0

I want to do something really similar to these:

When mysql WHERE clause is empty, return all rows

Possible to have PHP MYSQL query ignore empty variable in WHERE clause?

I want the where clause to be ignored if the variable I am subsetting by is NULL. However, I am accessing my MySQL database from R using dbGetQuery. So far, I have code like this

write_pid_clause = function(p_id=NULL){
 if(is.null(p_id)){return(NULL)}
 else {return(paste0("where project_id = ",p_id)  )}
}

which writes the correct where statement behaviour if p_id is not specified, together with the code:

  dbGetQuery( con,paste0("select MIN(completion_date) from run ",write_pid_clause(p_id))))

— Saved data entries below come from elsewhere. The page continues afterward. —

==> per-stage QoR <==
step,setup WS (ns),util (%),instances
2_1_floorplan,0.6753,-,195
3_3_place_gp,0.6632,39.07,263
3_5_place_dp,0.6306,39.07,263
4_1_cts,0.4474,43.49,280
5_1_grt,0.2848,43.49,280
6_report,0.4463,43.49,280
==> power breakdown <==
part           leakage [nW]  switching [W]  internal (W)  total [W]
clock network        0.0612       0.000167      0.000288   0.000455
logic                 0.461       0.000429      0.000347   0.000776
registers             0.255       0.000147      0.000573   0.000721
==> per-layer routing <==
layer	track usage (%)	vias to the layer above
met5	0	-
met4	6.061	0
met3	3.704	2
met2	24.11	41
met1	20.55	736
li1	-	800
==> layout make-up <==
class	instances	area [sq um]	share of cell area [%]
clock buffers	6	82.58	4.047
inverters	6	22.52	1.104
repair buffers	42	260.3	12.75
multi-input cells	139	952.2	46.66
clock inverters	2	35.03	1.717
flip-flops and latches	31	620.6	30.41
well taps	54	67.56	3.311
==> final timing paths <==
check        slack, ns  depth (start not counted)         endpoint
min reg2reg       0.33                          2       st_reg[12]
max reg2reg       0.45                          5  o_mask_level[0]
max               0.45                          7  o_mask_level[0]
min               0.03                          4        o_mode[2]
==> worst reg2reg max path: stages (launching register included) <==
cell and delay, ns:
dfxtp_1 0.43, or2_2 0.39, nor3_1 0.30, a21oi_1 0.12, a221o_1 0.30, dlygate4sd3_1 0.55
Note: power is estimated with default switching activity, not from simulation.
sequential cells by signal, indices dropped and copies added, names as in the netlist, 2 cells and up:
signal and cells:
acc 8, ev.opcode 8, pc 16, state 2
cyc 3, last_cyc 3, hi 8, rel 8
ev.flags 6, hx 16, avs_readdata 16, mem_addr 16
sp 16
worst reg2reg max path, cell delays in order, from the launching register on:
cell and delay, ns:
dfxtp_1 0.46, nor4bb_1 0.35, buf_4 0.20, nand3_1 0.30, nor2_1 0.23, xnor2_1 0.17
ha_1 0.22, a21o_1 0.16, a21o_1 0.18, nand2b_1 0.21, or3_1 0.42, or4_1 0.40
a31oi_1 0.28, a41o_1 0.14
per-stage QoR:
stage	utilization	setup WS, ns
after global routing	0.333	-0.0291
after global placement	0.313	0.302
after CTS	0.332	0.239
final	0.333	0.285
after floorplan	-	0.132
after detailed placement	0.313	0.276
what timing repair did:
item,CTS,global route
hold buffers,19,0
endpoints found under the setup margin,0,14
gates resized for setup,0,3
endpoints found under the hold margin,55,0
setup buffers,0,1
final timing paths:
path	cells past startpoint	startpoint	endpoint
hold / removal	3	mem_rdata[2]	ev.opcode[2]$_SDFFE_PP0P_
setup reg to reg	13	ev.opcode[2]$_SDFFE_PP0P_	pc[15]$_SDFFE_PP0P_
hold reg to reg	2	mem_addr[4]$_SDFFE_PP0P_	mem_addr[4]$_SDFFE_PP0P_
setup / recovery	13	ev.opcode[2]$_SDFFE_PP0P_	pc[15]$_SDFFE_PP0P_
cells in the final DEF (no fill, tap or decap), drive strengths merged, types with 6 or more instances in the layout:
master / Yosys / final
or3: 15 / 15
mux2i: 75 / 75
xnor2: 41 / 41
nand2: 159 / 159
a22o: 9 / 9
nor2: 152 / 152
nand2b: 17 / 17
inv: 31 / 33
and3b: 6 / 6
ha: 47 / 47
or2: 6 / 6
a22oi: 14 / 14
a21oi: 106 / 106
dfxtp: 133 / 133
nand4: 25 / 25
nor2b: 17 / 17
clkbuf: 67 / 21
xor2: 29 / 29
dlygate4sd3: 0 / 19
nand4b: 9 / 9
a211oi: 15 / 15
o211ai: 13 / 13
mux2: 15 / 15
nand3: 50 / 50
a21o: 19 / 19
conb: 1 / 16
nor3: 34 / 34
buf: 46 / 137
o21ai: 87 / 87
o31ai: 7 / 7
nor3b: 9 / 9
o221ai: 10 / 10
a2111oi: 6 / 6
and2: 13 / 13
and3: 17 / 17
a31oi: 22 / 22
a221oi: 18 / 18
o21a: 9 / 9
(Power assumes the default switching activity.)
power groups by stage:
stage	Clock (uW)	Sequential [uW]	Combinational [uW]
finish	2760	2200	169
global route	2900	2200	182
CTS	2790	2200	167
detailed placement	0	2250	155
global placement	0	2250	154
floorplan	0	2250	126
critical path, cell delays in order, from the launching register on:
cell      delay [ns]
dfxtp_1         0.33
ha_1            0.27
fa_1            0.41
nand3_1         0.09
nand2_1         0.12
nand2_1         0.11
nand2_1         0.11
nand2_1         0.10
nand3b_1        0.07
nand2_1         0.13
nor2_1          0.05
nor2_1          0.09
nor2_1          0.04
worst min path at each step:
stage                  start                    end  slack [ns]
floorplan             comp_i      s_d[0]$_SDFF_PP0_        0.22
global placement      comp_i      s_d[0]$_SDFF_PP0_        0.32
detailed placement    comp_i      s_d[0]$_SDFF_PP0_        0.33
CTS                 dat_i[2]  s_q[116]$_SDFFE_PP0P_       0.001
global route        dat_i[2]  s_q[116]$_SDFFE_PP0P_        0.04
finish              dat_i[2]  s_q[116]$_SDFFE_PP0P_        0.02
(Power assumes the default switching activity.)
## src/mld_pkg.sv

```systemverilog
// Package with register map, field layout, constants and types of the loopback diagnostics block.
package mld_pkg;

    // Register offsets on the plain register port.
    localparam logic [3:0] ADDR_COMMAND = 4'h0;
    localparam logic [3:0] ADDR_TRANSMIT_CONFIG = 4'h1;
    localparam logic [3:0] ADDR_TRANSMIT_PAGE_START = 4'h2;
    localparam logic [3:0] ADDR_TRANSMIT_COUNT_LOW = 4'h3;
    localparam logic [3:0] ADDR_TRANSMIT_COUNT_HIGH = 4'h4;
    localparam logic [3:0] ADDR_FIFO_THRESHOLD = 4'h5;
    localparam logic [3:0] ADDR_INTERRUPT_STATUS = 4'h6;
    localparam logic [3:0] ADDR_TRANSMIT_STATUS = 4'h7;
    localparam logic [3:0] ADDR_RECEIVE_STATUS = 4'h8;
    localparam logic [3:0] ADDR_FIFO_READ = 4'h9;

    // Field positions.
    localparam int CMD_TRANSMIT_BIT = 0;
    localparam int CMD_BUSY_BIT = 1;
    localparam int TXC_CRC_INHIBIT_BIT = 0;
    localparam int TXC_LOOP_SELECT_LOW_BIT = 1;
    localparam int TXC_LOOP_SELECT_HIGH_BIT = 2;
    localparam int IST_PACKET_RECEIVED_BIT = 0;
    localparam int IST_PACKET_SENT_BIT = 1;
    localparam int TXS_CARRIER_LOST_BIT = 4;
    localparam int TXS_HEARTBEAT_FAIL_BIT = 6;
    localparam int RXS_INTACT_BIT = 0;
    localparam int RXS_CRC_ERROR_BIT = 1;

    // Reset values and fixed status patterns.
    localparam logic [7:0] TXC_RESET = 8'h00;
    localparam logic [7:0] THRESHOLD_RESET = 8'h04;
    localparam logic [7:0] TXS_SENT_BASE = 8'h03;

    // Loopback select encodings.
    localparam logic [1:0] LOOP_NORMAL = 2'h0;
    localparam logic [1:0] LOOP_INTERNAL = 2'h1;
    localparam logic [1:0] LOOP_CODEC = 2'h2;
    localparam logic [1:0] LOOP_EXTERNAL = 2'h3;

    // Framing and timing counts.
    localparam logic [6:0] PREAMBLE_BITS = 7'h38;
    localparam logic [6:0] SYNC_BITS = 7'h08;
    localparam logic [5:0] CRC_BITS = 6'h20;
    localparam logic [2:0] FIFO_SYNC_CLOCKS = 3'h4;

    // Frame check sequence, reflected form.
    localparam logic [31:0] CRC_POLY_REV = 32'hEDB88320;
    localparam logic [31:0] CRC_INIT = 32'hFFFFFFFF;
    localparam logic [31:0] CRC_RESIDUE = 32'hDEBB20E3;

    // Transmitter and receiver states.
    typedef enum logic [4:0] {
        MLD_TX_IDLE = 5'b00001,
        MLD_TX_PREAMBLE = 5'b00010,
        MLD_TX_DATA = 5'b00100,
        MLD_TX_CRC = 5'b01000,
        MLD_TX_DONE = 5'b10000
    } mld_tx_state_t;

    typedef enum logic [4:0] {
        MLD_RX_HUNT = 5'b00001,
        MLD_RX_DATA = 5'b00010,
        MLD_RX_COUNT_LOW = 5'b00100,
        MLD_RX_COUNT_HIGH = 5'b01000,
        MLD_RX_COUNT_COPY = 5'b10000
    } mld_rx_state_t;

    // Buffer memory read request from the local DMA.
    typedef struct packed {
        logic rd;
        logic [15:0] addr;
    } mld_mem_req_t;

endpackage

```

## src/mld_loopback.sv

```systemverilog
// Loopback diagnostics of the media access controller: DMA fill, serializer, receiver and split FIFO.
//
// The plain strobed port and the placing of the registers were left to the implementer.
`timescale 1ns/1ps
module mld_loopback #(
    parameter int FIFO_DEPTH = 16
) (
    // Clock and reset.
    input wire logic clock_in,
    input wire logic rst_b_in,
    // Register port.
    input wire logic [3:0] reg_addr_in,
    input wire logic [7:0] reg_wdata_in,
    input wire logic reg_wr_in,
    input wire logic reg_rd_in,
    output logic [7:0] reg_rdata_out,
    output logic reg_wait_out,
    // Buffer memory read port of the local DMA.
    output mld_pkg::mld_mem_req_t mem_req_out,
    input wire logic mem_ack_in,
    input wire logic [7:0] mem_data_in,
    // Serial encoder/decoder path.
    output logic link_tx_data_out,
    output logic link_tx_en_out,
    input wire logic link_rx_data_in,
    input wire logic link_rx_dv_in,
    input wire logic link_col_in,
    input wire logic link_carrier_in,
    input wire logic link_ok_in,
    input wire logic twisted_pair_in,
    output logic codec_loop_control_out,
    // Address filter result for the frame being received.
    input wire logic addr_match_in
);
    import mld_pkg::*;

    localparam int HALF = FIFO_DEPTH / 2;
    localparam int HAW = $clog2(HALF);
    localparam int FAW = $clog2(FIFO_DEPTH);

    // One bit step of the reflected frame check sequence.
    function automatic logic [31:0] crc_step(input logic [31:0] crc, input logic din);
        crc_step = (crc[0] ^ din) ? ((crc >> 1) ^ CRC_POLY_REV) : (crc >> 1);
    endfunction

    // Software registers.
    logic [7:0] txc_reg;
    logic [7:0] page_start_reg;
    logic [15:0] tx_count_reg;
    logic [7:0] threshold_reg;
    logic [7:0] ist_reg;
    logic [7:0] txs_reg;
    logic [7:0] rxs_reg;
    logic [7:0] rdata_reg;
    // FIFO storage; low half receives, high half transmits while looping back.
    logic [7:0] fifo_mem_reg [FIFO_DEPTH];
    // Transmit side.
    mld_tx_state_t tx_state_reg;
    logic [HAW:0] txf_wr_reg;
    logic [HAW:0] txf_rd_reg;
    logic [15:0] dma_offset_reg;
    logic dma_burst_reg;
    logic [6:0] pre_cnt_reg;
    logic [2:0] tx_bit_reg;
    logic [7:0] tx_shift_reg;
    logic [5:0] crc_cnt_reg;
    logic [31:0] tx_crc_reg;
    logic tx_bit_out_reg;
    logic tx_active_reg;
    logic sense_seen_reg;
    logic col_seen_reg;
    // Receive side.
    mld_rx_state_t rx_state_reg;
    logic rx_prev_reg;
    logic [2:0] rx_bit_reg;
    logic [7:0] rx_shift_reg;
    logic [HAW-1:0] rx_wr_reg;
    logic [15:0] rx_count_reg;
    logic [31:0] rx_crc_reg;
    logic match_reg;
    // Host FIFO read pointer and its synchronising delay.
    logic [HAW-1:0] host_ptr_reg;
    logic [2:0] sync_cnt_reg;
    logic codec_loop_reg;

    // Register decode and mode selection.
    wire logic [1:0] loop_sel = {txc_reg[TXC_LOOP_SELECT_HIGH_BIT], txc_reg[TXC_LOOP_SELECT_LOW_BIT]};
    wire logic loop_on = (loop_sel != LOOP_NORMAL);
    wire logic crc_inhibit = txc_reg[TXC_CRC_INHIBIT_BIT];
    wire logic wr_cmd = reg_wr_in && (reg_addr_in == ADDR_COMMAND);
    wire logic start_tx = wr_cmd && reg_wdata_in[CMD_TRANSMIT_BIT] && (tx_state_reg == MLD_TX_IDLE) && loop_on;
    wire logic rd_fifo = reg_rd_in && (reg_addr_in == ADDR_FIFO_READ);
    wire logic tx_busy = (tx_state_reg != MLD_TX_IDLE);

    // Transmit half occupancy and DMA request.
    wire logic [HAW:0] txf_level = txf_wr_reg - txf_rd_reg;
    wire logic txf_full = (txf_level == (HAW+1)'(HALF));
    wire logic txf_empty = (txf_level == '0);
    wire logic below_thresh = ({{(7-HAW){1'b0}}, txf_level} < threshold_reg);
    wire logic dma_want = tx_busy && (tx_count_reg != 16'h0000) && !txf_full && (dma_burst_reg || below_thresh);
    wire logic dma_take = dma_want && mem_ack_in;
    wire logic [FAW-1:0] txf_wr_loc = FAW'(HALF) + FAW'(txf_wr_reg[HAW-1:0]);
    wire logic [FAW-1:0] txf_rd_loc = FAW'(HALF) + FAW'(txf_rd_reg[HAW-1:0]);
    assign mem_req_out.rd = dma_want;
    assign mem_req_out.addr = {page_start_reg, 8'h00} + dma_offset_reg;

    // Transmitter sequencing terms.
    wire logic byte_edge = (tx_bit_reg == 3'h7);
    wire logic load_byte = (tx_state_reg == MLD_TX_DATA) && (tx_bit_reg == 3'h0) && !txf_empty;
    wire logic data_end = (tx_state_reg == MLD_TX_DATA) && (tx_bit_reg == 3'h0) && txf_empty;
    wire logic pre_end = (pre_cnt_reg == PREAMBLE_BITS + SYNC_BITS - 7'h01);
    // Preamble alternates one and zero; the sync pattern closes with two ones.
    wire logic pre_bit = pre_end ? 1'b1 : ~pre_cnt_reg[0];
    wire logic tx_bit_now = (tx_state_reg == MLD_TX_PREAMBLE) ? pre_bit :
                            (tx_state_reg == MLD_TX_CRC) ? ~tx_crc_reg[0] :
                            load_byte ? fifo_mem_reg[txf_rd_loc][0] : tx_shift_reg[0];
    wire logic tx_on_wire = (tx_state_reg == MLD_TX_PREAMBLE) || (tx_state_reg == MLD_TX_CRC) ||
                            load_byte || ((tx_state_reg == MLD_TX_DATA) && (tx_bit_reg != 3'h0));
    wire logic link_fail_block = (loop_sel == LOOP_EXTERNAL) && twisted_pair_in && !link_ok_in;

    // Receive source: internal loop bypasses the codec, other modes use the codec's receive path.
    wire logic rx_bit = (loop_sel == LOOP_INTERNAL) ? tx_bit_out_reg : link_rx_data_in;
    wire logic rx_dv = (loop_sel == LOOP_INTERNAL) ? tx_active_reg : link_rx_dv_in;
    wire logic rx_byte_done = (rx_state_reg == MLD_RX_DATA) && rx_dv && (rx_bit_reg == 3'h7);
    wire logic [7:0] rx_byte = {rx_bit, rx_shift_reg[7:1]};
    wire logic crc_bad = (rx_crc_reg != CRC_RESIDUE);
    wire logic crc_flag = match_reg && (crc_inhibit || crc_bad);
    wire logic rx_write = rx_byte_done || (rx_state_reg == MLD_RX_COUNT_LOW) ||
                          (rx_state_reg == MLD_RX_COUNT_HIGH) || (rx_state_reg == MLD_RX_COUNT_COPY);
    wire logic [7:0] rx_wdata = rx_byte_done ? rx_byte :
                                (rx_state_reg == MLD_RX_COUNT_LOW) ? rx_count_reg[7:0] : rx_count_reg[15:8];

    // Transmit status: carrier and heartbeat never reach the core in internal loop, heartbeat never in codec loop.
    wire logic txs_carrier = (loop_sel == LOOP_INTERNAL) || ((loop_sel == LOOP_EXTERNAL) && !sense_seen_reg);
    wire logic txs_heart = (loop_sel != LOOP_EXTERNAL) || !col_seen_reg;
    wire logic [7:0] txs_done = TXS_SENT_BASE | (8'(txs_carrier) << TXS_CARRIER_LOST_BIT) |
                                (8'(txs_heart) << TXS_HEARTBEAT_FAIL_BIT);

    // Read data selection.
    wire logic [7:0] rd_sel = (reg_addr_in == ADDR_COMMAND) ? (8'(tx_busy) << CMD_BUSY_BIT) :
                              (reg_addr_in == ADDR_TRANSMIT_CONFIG) ? txc_reg :
                              (reg_addr_in == ADDR_TRANSMIT_PAGE_START) ? page_start_reg :
                              (reg_addr_in == ADDR_TRANSMIT_COUNT_LOW) ? tx_count_reg[7:0] :
                              (reg_addr_in == ADDR_TRANSMIT_COUNT_HIGH) ? tx_count_reg[15:8] :
                              (reg_addr_in == ADDR_FIFO_THRESHOLD) ? threshold_reg :
                              (reg_addr_in == ADDR_INTERRUPT_STATUS) ? ist_reg :
                              (reg_addr_in == ADDR_TRANSMIT_STATUS) ? txs_reg :
                              (reg_addr_in == ADDR_RECEIVE_STATUS) ? rxs_reg :
                              rd_fifo ? fifo_mem_reg[FAW'(host_ptr_reg)] : 8'h00;

    // Configuration registers and transmit count.
    always_ff @(posedge clock_in) begin
        if (!rst_b_in) begin
            txc_reg <= TXC_RESET;
            page_start_reg <= 8'h00;
            threshold_reg <= THRESHOLD_RESET;
            tx_count_reg <= 16'h0000;
        end else begin
            if (reg_wr_in && (reg_addr_in == ADDR_TRANSMIT_CONFIG)) txc_reg <= reg_wdata_in;
            if (reg_wr_in && (reg_addr_in == ADDR_TRANSMIT_PAGE_START)) page_start_reg <= reg_wdata_in;
            if (reg_wr_in && (reg_addr_in == ADDR_FIFO_THRESHOLD)) threshold_reg <= reg_wdata_in;
            if (dma_take) begin
                tx_count_reg <= tx_count_reg - 16'h0001;
            end else if (reg_wr_in && (reg_addr_in == ADDR_TRANSMIT_COUNT_LOW)) begin
                tx_count_reg[7:0] <= reg_wdata_in;
            end else if (reg_wr_in && (reg_addr_in == ADDR_TRANSMIT_COUNT_HIGH)) begin
                tx_count_reg[15:8] <= reg_wdata_in;
            end
        end
    end

    // Interrupt and transmit status; a set in the same cycle as a clear wins.
    always_ff @(posedge clock_in) begin
        if (!rst_b_in) begin
            ist_reg <= 8'h00;
            txs_reg <= 8'h00;
        end else begin
            if (reg_wr_in && (reg_addr_in == ADDR_INTERRUPT_STATUS)) ist_reg <= ist_reg & ~reg_wdata_in;
            if (tx_state_reg == MLD_TX_DONE) ist_reg[IST_PACKET_SENT_BIT] <= 1'b1;
            ist_reg[IST_PACKET_RECEIVED_BIT] <= 1'b0;
            if (start_tx) txs_reg <= 8'h00;
            else if (tx_state_reg == MLD_TX_DONE) txs_reg <= txs_done;
        end
    end

    // FIFO storage: DMA writes the transmit half, the receiver writes the receive half.
    always_ff @(posedge clock_in) begin
        if (dma_take) fifo_mem_reg[txf_wr_loc] <= mem_data_in;
        if (rx_write) fifo_mem_reg[FAW'(rx_wr_reg)] <= rx_wdata;
    end

    // Local DMA pointers and burst tracking.
    always_ff @(posedge clock_in) begin
        if (!rst_b_in || start_tx) begin
            txf_wr_reg <= '0;
            dma_offset_reg <= 16'h0000;
            dma_burst_reg <= 1'b1;
        end else begin
            if (dma_take) begin
                txf_wr_reg <= txf_wr_reg + (HAW+1)'(1);
                dma_offset_reg <= dma_offset_reg + 16'h0001;
            end
            // A burst runs until the half is full, the next starts below threshold.
            if (txf_full) dma_burst_reg <= 1'b0;
            else if (below_thresh) dma_burst_reg <= 1'b1;
        end
    end

    // Transmitter state machine.
    always_ff @(posedge clock_in) begin
        if (!rst_b_in) begin
            tx_state_reg <= MLD_TX_IDLE;
            txf_rd_reg <= '0;
            pre_cnt_reg <= 7'h00;
            tx_bit_reg <= 3'h0;
            tx_shift_reg <= 8'h00;
            crc_cnt_reg <= 6'h00;
            tx_crc_reg <= CRC_INIT;
        end else begin
            case (tx_state_reg)
                MLD_TX_IDLE: begin
                    txf_rd_reg <= '0;
                    pre_cnt_reg <= 7'h00;
                    tx_bit_reg <= 3'h0;
                    tx_crc_reg <= CRC_INIT;
                    if (start_tx) tx_state_reg <= MLD_TX_PREAMBLE;
                end
                MLD_TX_PREAMBLE: begin
                    pre_cnt_reg <= pre_cnt_reg + 7'h01;
                    if (pre_end) tx_state_reg <= MLD_TX_DATA;
                end
                MLD_TX_DATA: begin
                    if (load_byte) begin
                        tx_shift_reg <= fifo_mem_reg[txf_rd_loc] >> 1;
                        txf_rd_reg <= txf_rd_reg + (HAW+1)'(1);
                        tx_bit_reg <= 3'h1;
                        tx_crc_reg <= crc_step(tx_crc_reg, tx_bit_now);
                    end else if (data_end) begin
                        // An empty half at a byte edge ends the data, as a short memory answer also would.
                        crc_cnt_reg <= 6'h00;
                        tx_state_reg <= crc_inhibit ? MLD_TX_DONE : MLD_TX_CRC;
                    end else begin
                        tx_shift_reg <= tx_shift_reg >> 1;
                        tx_bit_reg <= byte_edge ? 3'h0 : tx_bit_reg + 3'h1;
                        tx_crc_reg <= crc_step(tx_crc_reg, tx_bit_now);
                    end
                end
                MLD_TX_CRC: begin
                    tx_crc_reg <= tx_crc_reg >> 1;
                    crc_cnt_reg <= crc_cnt_reg + 6'h01;
                    if (crc_cnt_reg == CRC_BITS - 6'h01) tx_state_reg <= MLD_TX_DONE;
                end
                MLD_TX_DONE: tx_state_reg <= MLD_TX_IDLE;
                default: tx_state_reg <= MLD_TX_IDLE;
            endcase
        end
    end

    // Serial output stage, carrier and heartbeat observation.
    always_ff @(posedge clock_in) begin
        if (!rst_b_in) begin
            tx_bit_out_reg <= 1'b0;
            tx_active_reg <= 1'b0;
            sense_seen_reg <= 1'b0;
            col_seen_reg <= 1'b0;
        end else begin
            tx_bit_out_reg <= tx_on_wire && tx_bit_now;
            tx_active_reg <= tx_on_wire;
            if (start_tx) begin
                sense_seen_reg <= 1'b0;
                col_seen_reg <= 1'b0;
            end else if (tx_busy && (loop_sel == LOOP_EXTERNAL)) begin
                // The core only sees carrier and collision on the cable path; codec-made ones are masked.
                sense_seen_reg <= sense_seen_reg || link_carrier_in;
                col_seen_reg <= col_seen_reg || link_col_in;
            end
        end
    end

    // Frame leaves the device only on paths past the serializer, and never on a failed twisted-pair link in external loop.
    assign link_tx_data_out = tx_bit_out_reg && (loop_sel != LOOP_INTERNAL) && !link_fail_block;
    assign link_tx_en_out = tx_active_reg && (loop_sel != LOOP_INTERNAL) && !link_fail_block;

    // Receiver state machine.
    always_ff @(posedge clock_in) begin
        if (!rst_b_in) begin
            rx_state_reg <= MLD_RX_HUNT;
            rx_prev_reg <= 1'b0;
            rx_bit_reg <= 3'h0;
            rx_shift_reg <= 8'h00;
            rx_wr_reg <= '0;
            rx_count_reg <= 16'h0000;
            rx_crc_reg <= CRC_INIT;
            match_reg <= 1'b0;
            rxs_reg <= 8'h00;
        end else begin
            case (rx_state_reg)
                MLD_RX_HUNT: begin
                    // Preamble is dropped; two ones in a row close the sync pattern.
                    rx_prev_reg <= rx_dv && rx_bit;
                    if (loop_on && rx_dv && rx_bit && rx_prev_reg) begin
                        rx_state_reg <= MLD_RX_DATA;
                        rx_bit_reg <= 3'h0;
                        rx_wr_reg <= '0;
                        rx_count_reg <= 16'h0000;
                        rx_crc_reg <= CRC_INIT;
                        match_reg <= addr_match_in;
                    end
                end
                MLD_RX_DATA: begin
                    if (rx_dv) begin
                        rx_shift_reg <= rx_byte;
                        rx_bit_reg <= rx_bit_reg + 3'h1;
                        rx_crc_reg <= crc_step(rx_crc_reg, rx_bit);
                        match_reg <= match_reg && addr_match_in;
                        if (rx_byte_done) begin
                            rx_wr_reg <= rx_wr_reg + HAW'(1);
                            rx_count_reg <= rx_count_reg + 16'h0001;
                        end
                    end else begin
                        rx_state_reg <= MLD_RX_COUNT_LOW;
                    end
                end
                MLD_RX_COUNT_LOW: begin
                    rx_wr_reg <= rx_wr_reg + HAW'(1);
                    rx_state_reg <= MLD_RX_COUNT_HIGH;
                end
                MLD_RX_COUNT_HIGH: begin
                    rx_wr_reg <= rx_wr_reg + HAW'(1);
                    rx_state_reg <= MLD_RX_COUNT_COPY;
                end
                MLD_RX_COUNT_COPY: begin
                    rx_wr_reg <= rx_wr_reg + HAW'(1);
                    rx_prev_reg <= 1'b0;
                    // Intact is reported whenever no CRC error is flagged, matching address or not.
                    rxs_reg <= (8'(!crc_flag) << RXS_INTACT_BIT) | (8'(crc_flag) << RXS_CRC_ERROR_BIT);
                    rx_state_reg <= MLD_RX_HUNT;
                end
                default: rx_state_reg <= MLD_RX_HUNT;
            endcase
        end
    end

    // Host read pointer: the oldest byte sits where the next write would go.
    always_ff @(posedge clock_in) begin
        if (!rst_b_in) begin
            host_ptr_reg <= '0;
            sync_cnt_reg <= 3'h0;
            rdata_reg <= 8'h00;
        end else begin
            rdata_reg <= reg_rd_in ? rd_sel : 8'h00;
            if (rx_state_reg == MLD_RX_COUNT_COPY) begin
                host_ptr_reg <= rx_wr_reg + HAW'(1);
                sync_cnt_reg <= 3'h0;
            end else if (rd_fifo && (sync_cnt_reg == 3'h0)) begin
                sync_cnt_reg <= FIFO_SYNC_CLOCKS;
            end else if (sync_cnt_reg != 3'h0) begin
                sync_cnt_reg <= sync_cnt_reg - 3'h1;
                if (sync_cnt_reg == 3'h1) host_ptr_reg <= host_ptr_reg + HAW'(1);
            end
        end
    end

    // Codec loop control is a registered decode of the select field.
    always_ff @(posedge clock_in) begin
        if (!rst_b_in) codec_loop_reg <= 1'b0;
        else codec_loop_reg <= (loop_sel == LOOP_CODEC);
    end

    assign codec_loop_control_out = codec_loop_reg;
    assign reg_rdata_out = rdata_reg;
    // A FIFO read arriving before the pointer has moved is held off by wait states.
    assign reg_wait_out = rd_fifo && (sync_cnt_reg != 3'h0);

endmodule // mld_loopback

```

This works properly, however, I struggle if I wish to insert more conditions in the where clause, e.g. if I wanted to add the condition and status = 'complete' when p_id = NULL.

Does anyone have any good ideas on how I can elegantly do this in R?

EDIT Here is some more code to demonstrate what I am trying to do, this is with respect to and clauses after a join (doing the where is a little bit trickier)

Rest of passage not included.